3. Renting to Businesses.

Commercial leases are different than residential leases.  Generally rents are higher and leases last for a longer period of time. These sorts of leases can be safer, more profitable investment if you choose a well-known business to rent to. Make sure you check your local and state laws about renting to businesses before you start looking for a tenant.

4. Tax Benefits on Interest.

Depending on your state of residence, you can often deduct the interest you pay on your mortgage from any rental income you receive in order to create a tax free profit.  The details of this process may have changed under the new 2018 tax law, so it is best to check with a tax return professional, accountant, or tax attorney to get more detailed options.

5. Tax Benefits on Improvements.

You may also be able to deduct the cost of the improvements from the rental income, while the added value to the property is yours to keep.
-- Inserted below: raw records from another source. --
**config.mk**
```make
export PLATFORM = sky130hd
export DESIGN_NAME = rxq_err_fifo
export DESIGN_NICKNAME = d
export VERILOG_FILES = /design/src/rtl/rxq_pkg.sv /design/src/rtl/rxq_store.sv /design/src/rtl/rxq_ctrl.sv /design/src/rtl/rxq_errtrk.sv /design/src/rtl/rxq_err_fifo.sv
export SDC_FILE = /design/constraint.sdc
export NUM_CORES = 1
export LEC_CHECK = 0
export ABC_AREA = 1
export BUFFER_PORTS_ARGS = -buffer_cell sky130_fd_sc_hd__buf_2
export CORE_MARGIN = 2
export CORE_UTILIZATION = 57
export CTS_CLUSTER_DIAMETER = 80
export DETAILED_ROUTE_END_ITERATION = 8
export HOLD_SLACK_MARGIN = 0.12
export PLACE_DENSITY = 0.75
export SLEW_MARGIN = 0
export SYNTH_ARGS = -nofsm -noshare
export SYNTH_HDL_FRONTEND = slang
export SYNTH_HIERARCHICAL = 1
export SYNTH_SLANG_ARGS = --single-unit
```
**constraint.sdc**
```tcl
create_clock -name clk -period 4.1 [get_ports clk]
set_clock_uncertainty 0.05 [all_clocks]
set_input_delay 0.41 -clock clk [delete_from_list [all_inputs] [get_ports clk]]
set_output_delay 0.41 -clock clk [all_outputs]
set_load 0.05 [all_outputs]
```
`config.mk`:
```
export PLATFORM = sky130hd
export DESIGN_NAME = tstate_gen
export DESIGN_NICKNAME = d
export VERILOG_FILES = /design/src/rtl/tstate_pkg.sv /design/src/rtl/tstate_run_latch.sv /design/src/rtl/tstate_step_cnt.sv /design/src/rtl/tstate_decode.sv /design/src/rtl/tstate_gen.sv
export SDC_FILE = /design/constraint.sdc
export NUM_CORES = 1
export LEC_CHECK = 0
export ABC_AREA = 1
export BUFFER_PORTS_ARGS = -buffer_cell sky130_fd_sc_hd__buf_4
export CORE_AREA = 10 10 47 49
export DETAILED_ROUTE_END_ITERATION = 6
export DIE_AREA = 0 0 57 59
export PLACE_DENSITY_LB_ADDON = 0.1
export SKIP_LAST_GASP = 1
export SYNTH_ARGS = -nofsm -noshare
export SYNTH_HDL_FRONTEND = slang
export SYNTH_HIERARCHICAL = 1
export SYNTH_SLANG_ARGS = --single-unit
```
`constraint.sdc`:
```
create_clock -name clk_i -period 2.49 [get_ports clk_i]
set_input_delay 0.3735 -clock clk_i [delete_from_list [all_inputs] [get_ports clk_i]]
set_output_delay 0.3735 -clock clk_i [all_outputs]
set_load 0.01 [all_outputs]
```
`src/rtl/tstate_pkg.sv`:
```
package tstate_pkg;
  localparam int unsigned CNT_W_DEF = 3;

  function automatic int unsigned n_states(input int unsigned cnt_w);
    return 32'd1 << cnt_w;
  endfunction
endpackage

```
`src/rtl/tstate_run_latch.sv`:
```
module tstate_run_latch (
  input  logic clk_i,
  input  logic rst_ni,
  input  logic set_i,
  input  logic clr_i,
  output logic run_o
);
  logic run_q;

  // clear has priority over set
  always_ff @(posedge clk_i or negedge rst_ni) begin
    if (!rst_ni)      run_q <= 1'b0;
    else if (clr_i)   run_q <= 1'b0;
    else if (set_i)   run_q <= 1'b1;
  end

  assign run_o = run_q;
endmodule

```
`src/rtl/tstate_step_cnt.sv`:
```
module tstate_step_cnt #(
  parameter int unsigned CNT_W = 3
) (
  input  logic             clk_i,
  input  logic             rst_ni,
  input  logic             en_i,
  input  logic             clr_i,
  output logic [CNT_W-1:0] cnt_o
);
  logic [CNT_W-1:0] cnt_q;

  // natural width overflow gives the wrap to zero
  always_ff @(posedge clk_i or negedge rst_ni) begin
    if (!rst_ni)    cnt_q <= '0;
    else if (clr_i) cnt_q <= '0;
    else if (en_i)  cnt_q <= cnt_q + 1'b1;
  end

  assign cnt_o = cnt_q;
endmodule

```
`src/rtl/tstate_decode.sv`:
```
module tstate_decode #(
  parameter int unsigned CNT_W = 3,
  localparam int unsigned NST  = 1 << CNT_W
) (
  input  logic             en_i,
  input  logic [CNT_W-1:0] cnt_i,
  output logic [NST-1:0]   hot_o
);
  for (genvar i = 0; i < NST; i++) begin : g_line
    assign hot_o[i] = en_i && (cnt_i == CNT_W'(i));
  end
endmodule

```
`src/rtl/tstate_gen.sv`:
```
module tstate_gen
  import tstate_pkg::*;
#(
  parameter int unsigned CNT_W = CNT_W_DEF,
  localparam int unsigned NST  = 1 << CNT_W
) (
  input  logic           clk_i,
  input  logic           rst_ni,
  input  logic           start_i,
  input  logic           clear_i,
  output logic [NST-1:0] tstate_o,
  output logic           valid_o
);
  logic             run;
  logic [CNT_W-1:0] cnt;

  tstate_run_latch u_latch (
    .clk_i  (clk_i),
    .rst_ni (rst_ni),
    .set_i  (start_i),
    .clr_i  (clear_i),
    .run_o  (run)
  );

  // counter steps only once the latch is already set: first run cycle shows 0
  tstate_step_cnt #(.CNT_W(CNT_W)) u_cnt (
    .clk_i  (clk_i),
    .rst_ni (rst_ni),
    .en_i   (run),
    .clr_i  (clear_i),
    .cnt_o  (cnt)
  );

  tstate_decode #(.CNT_W(CNT_W)) u_dec (
    .en_i  (run),
    .cnt_i (cnt),
    .hot_o (tstate_o)
  );

  assign valid_o = run;
endmodule

```
# [Yosys cells after proc, flatten, opt, wreduce, memory -nomap -nowiden]
# Index checks and enable logic that the tools add are counted.
[classes] eq_ne=7 magnitude_cmp=0 n_mux=4 multipliers=0 n_div=0 reduce_logical=11 n_addsub=1 shift=0 bitwise_logic=0
[ops] cell="3-bit == test, second input constant" count=4
[ops] cell="1-bit logical AND" count=8
[ops] cell="3-bit by 2-bit == test with 1-bit output, second input constant" count=2
[ops] cell="3-bit two-way mux" count=2
[ops] cell="2-bit nonzero test" count=2
[ops] cell="3-bit by 1-bit adder with 3-bit output, second input constant" count=1
[ops] cell="3-bit by 1-bit == test with 1-bit output, second input constant" count=1
[ops] cell="3-bit zero test" count=1
[ops] cell="1-bit two-way mux" count=2
[word_totals] ram_bits=0 mem_count=0 out_inout_bits=9 inputBits=4 latch_bits=0 ff_bits=4 romBits=0

# [Longest topological paths before layout]
[depth] ltp_word=3 ltp_mapped=4

# [Modules after synthesis]
# Netlist, hierarchy kept.
[modules_own_cells] mod="tstate_step_cnt" area_each_um2=142.6 seq_area_each_um2=75.1 n_inst=1 cells_each=17
[modules_own_cells] mod="tstate_decode" area_each_um2=63.8 seq_area_each_um2=0.0 n_inst=1 cells_each=17
[modules_own_cells] mod="tstate_run_latch" area_each_um2=32.5 seq_area_each_um2=25.0 n_inst=1 cells_each=3

# [Worst setup path before layout]
# OpenSTA, ideal clock, no wires.
[synth_path] path_type="flip-flop to output port" start="register u_latch.run_q (netlist: u_latch/run_o)" end="output port tstate_o[4]" path_slack_ns=1.303 path_stages_with_launch=3 arrival_ns=0.814 cell_sequence="dfrtp_1 -> nand2_1 -> nor2_1"
[synth_via] elab_chain_cells=1
[synth_rtl] item="start, declared" line_no="tstate_run_latch.sv:8" rtl="logic run_q;"
[synth_rtl] item="start signal, assigned" line_no="tstate_run_latch.sv:12" rtl="if (!rst_ni) run_q <= 1'b0;"
[synth_rtl] item="start signal, assigned" line_no="tstate_run_latch.sv:13" rtl="else if (clr_i) run_q <= 1'b0;"
[synth_rtl] item="start signal, assigned" line_no="tstate_run_latch.sv:14" rtl="else if (set_i) run_q <= 1'b1;"
[synth_rtl] item="1-bit logical AND" line_no="tstate_decode.sv:10" rtl="assign hot_o[i] = en_i && (cnt_i == CNT_W'(i));"
[synth_rtl] item="end, declared" line_no="tstate_gen.sv:11" rtl="output logic [NST-1:0] tstate_o,"
# Every way passes these cells.

# [Worst setup path in the final report]
[layout_path] start="register u_latch.run_q (netlist: u_latch/run_o)" end="output port tstate_o[5]"
# The elaborated chain is that of the path after synthesis.

==> impl_metrics.tcl <==
set metrics [dict create \
    status "finished, final reports clean" \
    ys_ff_latch 4 \
    maxSlewHeadroom 0.821 \
    first_pass_iters 4 \
    final_cells 69 \
    synth_adder_area_share 0.0524 \
    drive_gt1_frac 0.283 \
    cts_inserted_buffers 3 \
    maxCapViolations 0 \
    grt_first_pass_wirelength_um 1170 \
    crit_arrival_ns 1.15 \
    syn_area_um2 239 \
    routed_via_density 3.84 \
    die_h_um 59 \
    worstMarginPinSlew_ns 0.268 \
    synth.net_count 42 \
    synth_area_leader_cell "dfrtp_1" \
    cts.sinks 4 \
    insertion_delay_ns 0.24 \
    rows 14 \
    synth_cells 37 \
    yosys_warnings 6 \
    synthTopCellsByCount "13 x nor2_1, 8 x nand2_1, 6 x inv_1, 4 x dfrtp_1, 3 x nand3_1" \
    setup_violations 0 \
    finalWirelength_um 728 \
    fin_skew_ns 0.00409 \
    antenna_left 0 \
    max_freq_mhz 657 \
    antenna_found_initial 0 \
    cts_htree_levels 1 \
    hold_violations 0 \
    cts_tree "built" \
    ioPinCount 13 \
    endpoint_kind "output port" \
    vias 265 \
    worstSetupPathType "reg2out" \
    synth_xor_area_frac 0 \
    drtIter0Drc 6 \
    synth_compound_area_frac 0.0419 \
    grt_start_max_net_pins 10 \
    yosys.area.top_type_share 0.419 \
    dp.final_hpwl_um 624 \
    coreArea_um2 1400 \
    grt_usage 0.0468 \
    fin_crit_sh 0.611 \
    wire_per_inst_um 10.6 \
    dieArea_um2 3360 \
    gp_congestion 0.685 \
    synth_top_family_by_area "simple AND/OR/NAND/NOR gates" \
    holdCritPathClass "in2reg" \
    critPathRequiredTime_ns 2.12 \
    layout.nets 60 \
    final.setup.tns_ns 0 \
    critPathMaxFanout 9 \
    path_clk_slew_ns 0.04 \
    async_flop_share 1.00 \
    ys_seq_area_frac 0.419 \
    grt_overflow 0 \
    synth.area.top_cells "dfrtp_1 42%, nor2_1 20%, nand2_1 13%, inv_1 9.4%, nand3_1 6.3%" \
    synth_edf_count 0 \
    cp_slowest_cell "dfrtp_1" \
    slew_viol_final 0 \
    synthDistinctLibCells 8 \
    ir_drop_mv 0.199 \
    ys.flop_type "dfrtp_1" \
    start_util 0.171 \
    grt_pass1_vias 258 \
    port_buffers 12 \
    cts_setup_buffers 0 \
    power_density_nw_per_um2 495 \
    path_cells "nand2_1, nor2_1, buf_4" \
    clk_path_buf_depth 2 \
    placed_cells 65 \
    p_leak_nw 0.204 \
    muxShareOfSynthArea 0 \
    diodes 0 \
    yosys.area_share.simple 0.393 \
    cp_slowest_stage_delay_ns 0.48 \
    syn_area_per_cell_um2 6.46 \
    rsz0062_at_grt "false" \
    yosysMostFrequentCell "nor2_1" \
    die_w_um 57 \
    start_kind "flip-flop" \
    fin_crit_ns 1.52 \
    cts_root_buffer "clkbuf_4" \
    synthToLayoutAreaGrowth_pct 59.7 \
    drc_errors 0 \
    final_util 0.272 \
]
## metrics by stage
stage	instance area, um^2	power (mW)	worst slack, ns	hold WS [ns]
floorplan	239	0.0933	1.30	0.0779
global placement	349	0.110	1.24	0.176
detailed placement	349	0.109	1.21	0.174
CTS	382	0.195	0.943	0.293
global route	382	0.205	0.840	0.284
finish	382	0.189	0.968	0.299
## placed cells by master (no fill, tap or decap)
cell and count:
nor2_1 13, buf_4 12, nand2_1 8, inv_1 6, dfrtp_1 4, clkbuf_4 3, nand3_1 3, dlygate4sd3_1 1
o21ai_1 1, a21oi_1 1, ha_1 1
## sequential cells by signal, summed over array words and instances (netlist names)
signal         flops
u_latch/run_o      1
u_cnt/cnt_o        3
## worst max-delay path, delay by kind of cell (launching register included)
kind | cells | cell delay, ns
AND/OR/NAND/NOR | 2 | 0.30
buffers and inverters | 1 | 0.13
flip-flops | 1 | 0.48
## per-layer routing
| layer | share of wire | up-vias | track usage |
|---|---|---|---|
| met5 | 0 | - | 0 |
| met4 | 0.041 | 0 | 0.0503 |
| met3 | 0.17 | 5 | 0.0408 |
| met2 | 0.38 | 15 | 0.0589 |
| met1 | 0.41 | 101 | 0.0432 |
| li1 | - | 144 | - |
## final timing paths
kind                                     start        endpoint  slack (ns)  cells past startpoint
worst min register to register  u_cnt/cnt_o[2]  u_cnt/cnt_o[2]        0.57                      2
worst max-delay path             u_latch/run_o     tstate_o[5]        0.97                      3
worst min-delay path                   clear_i   u_latch/run_o        0.30                      2
worst max register to register  u_cnt/cnt_o[0]  u_cnt/cnt_o[1]        1.50                      3
max in group asynchronous               rst_ni  u_cnt/cnt_o[1]        1.91                      2
min in group asynchronous               rst_ni  u_cnt/cnt_o[2]        0.48                      2
## final cells by class
type | count | area, um^2
well taps | 16 | 20.0
repair buffers | 13 | 100
clock buffers | 3 | 22.5
fillers | 171 | 1020
flip-flops and latches | 4 | 100
inverters | 6 | 22.5
multi-input cells | 27 | 116
## logic make-up after synthesis
kind of cell             count (synthesis)
AND/OR/NAND/NOR                         24
adder cells (fa/ha/maj)                  1
buffers and inverters                    6
flip-flops                               4
AO/OA/AOI/OAI                            2
## power breakdown
group	internal, mW	total (mW)	switching (mW)	leakage (nW)
combinational	0.0156	0.0331	0.0175	0.138
sequential	0.0695	0.0761	0.00662	0.0529
clock	0.0538	0.0797	0.0258	0.0138
## what timing repair did
item,CTS,global route
setup endpoints to repair,0,0
hold buffers,1,0
endpoints found under the hold margin,4,0
gates resized for setup,0,0
(Power assumes the default switching activity.)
Under the new Tax Law this may have changed a bit and it is best to check with a tax return professional, accountant of tax attorney.

6. Profit from a lump sum on a refinance.

It’s well-known that making improvements to your home or property can increase the sale value. If you have made $50,000 worth of improvements to the property you bought for $300,000, put $75,000 worth of improvements, the property is now worth $375,000. You can refinance to get the $75,000 in cash and use it to put 25% down on your next $300,000 rental property! In this way, home improvements don’t just increase the value of one property; if you think broadly they can help you increase your number of incoming-producing properties.

7. Profit from Extra Cash Flows from Refinancing.

When you refinance a  property to lower your monthly mortgage payments, you are generating more cash flow every month. If you’re renting out all of part of this property and you don’t lower the rents after refinancing, you’ll see even greater monthly savings. You can use this money to save up for improvement to the property, build up a reserve for maintenance, save for purchasing a new property, or build a cushion for maintenance, or maybe just live on the profits.

 

Remember, your home is a valuable investment! Take the time to learn the different ways it improve your financial situation.